The problem -
From the entries that follow, copy each line in which "Description" appears.

--- Data under study Enclosed Below ---

`src/rtl/gpio_apb_pkg.sv`:
```
`default_nettype none
// ============================================================================
//  Module      : gpio_apb_pkg
//  Description : Shared constants for the gpio_apb_irq APB GPIO peripheral:
//                register offsets, CTRL bit index and width limits.
//  Revision    : 1.0  initial release
// ============================================================================
package gpio_apb_pkg;

  // Widest supported GPIO bank; also the APB data width
  localparam int GPIO_MAX_WIDTH = 32;

  // Width of the debounce threshold field
  localparam int DBNC_WIDTH = 16;

  // Byte offsets of the register map
  localparam logic [7:0] GPIO_CTRL   = 8'h00;
  localparam logic [7:0] GPIO_DATA   = 8'h04;
  localparam logic [7:0] GPIO_DIR    = 8'h08;
  localparam logic [7:0] GPIO_MASK   = 8'h0C;
  localparam logic [7:0] GPIO_EDGE   = 8'h10;
  localparam logic [7:0] GPIO_POL    = 8'h14;
  localparam logic [7:0] GPIO_BOTH   = 8'h18;
  localparam logic [7:0] GPIO_STATUS = 8'h1C;
  localparam logic [7:0] GPIO_DBNC   = 8'h20;

  // CTRL register: global interrupt enable bit
  localparam int CTRL_IRQ_EN_BIT = 0;

endpackage
`default_nettype wire

```
`src/rtl/gpio_apb_irq_chan.sv`:
```
`default_nettype none
// ============================================================================
//  Module      : gpio_apb_irq_chan
//  Description : One GPIO input channel: synchroniser, optional debounce
//                filter (GPIO_DEBOUNCE_EN), previous-value register, event
//                detection and sticky W1C status flop.
//  Revision    : 1.0  initial release
// ============================================================================
module gpio_apb_irq_chan
  import gpio_apb_pkg::*;
#(
  parameter int SYNC_STAGES = 2
) (
  input  logic                  clk,
  input  logic                  rst_n,
  input  logic                  pad_in,
  input  logic                  edge_sel,
  input  logic                  pol,
  input  logic                  both,
  input  logic                  w1c,
`ifdef GPIO_DEBOUNCE_EN
  input  logic [DBNC_WIDTH-1:0] dbnc_n,
`endif
  output logic                  value,
  output logic                  status
);

  logic [SYNC_STAGES-1:0] sync_chain;
  logic                   sync;
  logic                   prev;
  logic                   evt;

  // Metastability chain: pad value shifts in at bit 0
  always_ff @(posedge clk or negedge rst_n) begin
    if (!rst_n) sync_chain <= '0;
    else        sync_chain <= {sync_chain[SYNC_STAGES-2:0], pad_in};
  end

  assign sync = sync_chain[SYNC_STAGES-1];

`ifdef GPIO_DEBOUNCE_EN
  logic                  filt;
  logic [DBNC_WIDTH-1:0] cnt;

  // Filtered value follows sync only after N consecutive differing cycles;
  // with N=0 it tracks sync so enabling the filter later causes no glitch
  always_ff @(posedge clk or negedge rst_n) begin
    if (!rst_n) begin
      filt <= 1'b0;
      cnt  <= '0;
    end else if (dbnc_n == '0 || sync == filt) begin
      filt <= sync;
      cnt  <= '0;
    end else if (cnt == dbnc_n - 16'd1) begin
      filt <= sync;
      cnt  <= '0;
    end else begin
      cnt  <= cnt + 16'd1;
    end
  end

  assign value = (dbnc_n == '0) ? sync : filt;
`else
  assign value = sync;
`endif

  // Previous value for edge detection
  always_ff @(posedge clk or negedge rst_n) begin
    if (!rst_n) prev <= 1'b0;
    else        prev <= value;
  end

  // Event: both edges, single polarity edge, or level match
  always_comb begin
    evt = 1'b0;
    if (edge_sel) begin
      if (both)     evt = value ^ prev;
      else if (pol) evt = value & ~prev;
      else          evt = ~value & prev;
    end else begin
      evt = (value == pol);
    end
  end

  // Sticky status; a new event wins over a simultaneous clear
  always_ff @(posedge clk or negedge rst_n) begin
    if (!rst_n) status <= 1'b0;
    else        status <= evt | (status & ~w1c);
  end

endmodule
`default_nettype wire

```
`src/rtl/gpio_apb_irq.sv`:
```
`default_nettype none
// ============================================================================
//  Module      : gpio_apb_irq
//  Description : Parametrised APB3 GPIO with per-bit direction, edge/level
//                interrupt events, sticky W1C status and a registered IRQ.
//                Optional input debounce filter enabled by GPIO_DEBOUNCE_EN.
//  Revision    : 1.0  initial release
// ============================================================================
module gpio_apb_irq
  import gpio_apb_pkg::*;
#(
  parameter int GPIO_WIDTH  = 32,
  parameter int SYNC_STAGES = 2,
  parameter int ADDR_WIDTH  = 8
) (
  input  logic                  PCLK,
  input  logic                  PRESETn,
  input  logic                  PSEL,
  input  logic                  PENABLE,
  input  logic [ADDR_WIDTH-1:0] PADDR,
  input  logic                  PWRITE,
  input  logic [31:0]           PWDATA,
  output logic [31:0]           PRDATA,
  output logic                  PREADY,
  output logic                  PSLVERR,
  input  logic [GPIO_WIDTH-1:0] GPIO_I,
  output logic [GPIO_WIDTH-1:0] GPIO_O,
  output logic [GPIO_WIDTH-1:0] GPIO_T,
  output logic                  IRQ
);

  localparam logic [ADDR_WIDTH-1:0] A_CTRL   = ADDR_WIDTH'(GPIO_CTRL);
  localparam logic [ADDR_WIDTH-1:0] A_DATA   = ADDR_WIDTH'(GPIO_DATA);
  localparam logic [ADDR_WIDTH-1:0] A_DIR    = ADDR_WIDTH'(GPIO_DIR);
  localparam logic [ADDR_WIDTH-1:0] A_MASK   = ADDR_WIDTH'(GPIO_MASK);
  localparam logic [ADDR_WIDTH-1:0] A_EDGE   = ADDR_WIDTH'(GPIO_EDGE);
  localparam logic [ADDR_WIDTH-1:0] A_POL    = ADDR_WIDTH'(GPIO_POL);
  localparam logic [ADDR_WIDTH-1:0] A_BOTH   = ADDR_WIDTH'(GPIO_BOTH);
  localparam logic [ADDR_WIDTH-1:0] A_STATUS = ADDR_WIDTH'(GPIO_STATUS);
  localparam logic [ADDR_WIDTH-1:0] A_DBNC   = ADDR_WIDTH'(GPIO_DBNC);

  logic                  ctrl_irq_en;
  logic [GPIO_WIDTH-1:0] mask;
  logic [GPIO_WIDTH-1:0] edge_mode;
  logic [GPIO_WIDTH-1:0] pol;
  logic [GPIO_WIDTH-1:0] both;
  logic [GPIO_WIDTH-1:0] in_value;
  logic [GPIO_WIDTH-1:0] status;
  logic [GPIO_WIDTH-1:0] w1c;
`ifdef GPIO_DEBOUNCE_EN
  logic [DBNC_WIDTH-1:0] dbnc_n;
`endif

  logic [ADDR_WIDTH-1:0] word_addr;
  logic                  unmapped;
  logic                  wr_en;
  logic                  rd_setup;
  logic [31:0]           rdata;
  logic                  unused_addr_bits;

  // Byte lanes are not decoded
  assign word_addr        = {PADDR[ADDR_WIDTH-1:2], 2'b00};
  assign unused_addr_bits = ^PADDR[1:0];

`ifdef GPIO_DEBOUNCE_EN
  assign unmapped = (word_addr > A_DBNC);
`else
  assign unmapped = (word_addr > A_STATUS);
`endif

  assign wr_en    = PSEL & PENABLE & PWRITE & ~unmapped;
  assign rd_setup = PSEL & ~PENABLE & ~PWRITE;
  assign PREADY   = 1'b1;
  assign PSLVERR  = PSEL & PENABLE & unmapped;
  assign w1c      = (wr_en && word_addr == A_STATUS) ? PWDATA[GPIO_WIDTH-1:0] : '0;

  // Configuration registers, committed in the APB access phase
  always_ff @(posedge PCLK or negedge PRESETn) begin
    if (!PRESETn) begin
      ctrl_irq_en <= 1'b0;
      GPIO_O      <= '0;
      GPIO_T      <= '0;
      mask        <= '0;
      edge_mode   <= '0;
      pol         <= '0;
      both        <= '0;
`ifdef GPIO_DEBOUNCE_EN
      dbnc_n      <= '0;
`endif
    end else if (wr_en) begin
      case (word_addr)
        A_CTRL:  ctrl_irq_en <= PWDATA[CTRL_IRQ_EN_BIT];
        A_DATA:  GPIO_O      <= PWDATA[GPIO_WIDTH-1:0];
        A_DIR:   GPIO_T      <= PWDATA[GPIO_WIDTH-1:0];
        A_MASK:  mask        <= PWDATA[GPIO_WIDTH-1:0];
        A_EDGE:  edge_mode   <= PWDATA[GPIO_WIDTH-1:0];
        A_POL:   pol         <= PWDATA[GPIO_WIDTH-1:0];
        A_BOTH:  both        <= PWDATA[GPIO_WIDTH-1:0];
`ifdef GPIO_DEBOUNCE_EN
        A_DBNC:  dbnc_n      <= PWDATA[DBNC_WIDTH-1:0];
`endif
        default: ;
      endcase
    end
  end

  // Read mux; unmapped offsets and bits above GPIO_WIDTH return 0
  always_comb begin
    rdata = '0;
    if (!unmapped) begin
      case (word_addr)
        A_CTRL:   rdata[CTRL_IRQ_EN_BIT] = ctrl_irq_en;
        A_DATA:   rdata = 32'(in_value);
        A_DIR:    rdata = 32'(GPIO_T);
        A_MASK:   rdata = 32'(mask);
        A_EDGE:   rdata = 32'(edge_mode);
        A_POL:    rdata = 32'(pol);
        A_BOTH:   rdata = 32'(both);
        A_STATUS: rdata = 32'(status);
`ifdef GPIO_DEBOUNCE_EN
        A_DBNC:   rdata = 32'(dbnc_n);
`endif
        default:  rdata = '0;
      endcase
    end
  end

  // Read data captured in the setup phase, held otherwise
  always_ff @(posedge PCLK or negedge PRESETn) begin
    if (!PRESETn)      PRDATA <= '0;
    else if (rd_setup) PRDATA <= rdata;
  end

  for (genvar i = 0; i < GPIO_WIDTH; i++) begin : g_chan
    gpio_apb_irq_chan #(
      .SYNC_STAGES(SYNC_STAGES)
    ) u_chan (
      .clk     (PCLK),
      .rst_n   (PRESETn),
      .pad_in  (GPIO_I[i]),
      .edge_sel(edge_mode[i]),
      .pol     (pol[i]),
      .both    (both[i]),
      .w1c     (w1c[i]),
`ifdef GPIO_DEBOUNCE_EN
      .dbnc_n  (dbnc_n),
`endif
      .value   (in_value[i]),
      .status  (status[i])
    );
  end

  // Registered interrupt: any masked pending event while globally enabled
  always_ff @(posedge PCLK or negedge PRESETn) begin
    if (!PRESETn) IRQ <= 1'b0;
    else          IRQ <= ctrl_irq_en & (|(status & mask));
  end

endmodule
`default_nettype wire

```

--- End of Enclosed Data under study ---

Solution to this exercise -
//  Description : Shared constants for the gpio_apb_irq APB GPIO peripheral:
//  Description : One GPIO input channel: synchroniser, optional debounce
//  Description : Parametrised APB3 GPIO with per-bit direction, edge/level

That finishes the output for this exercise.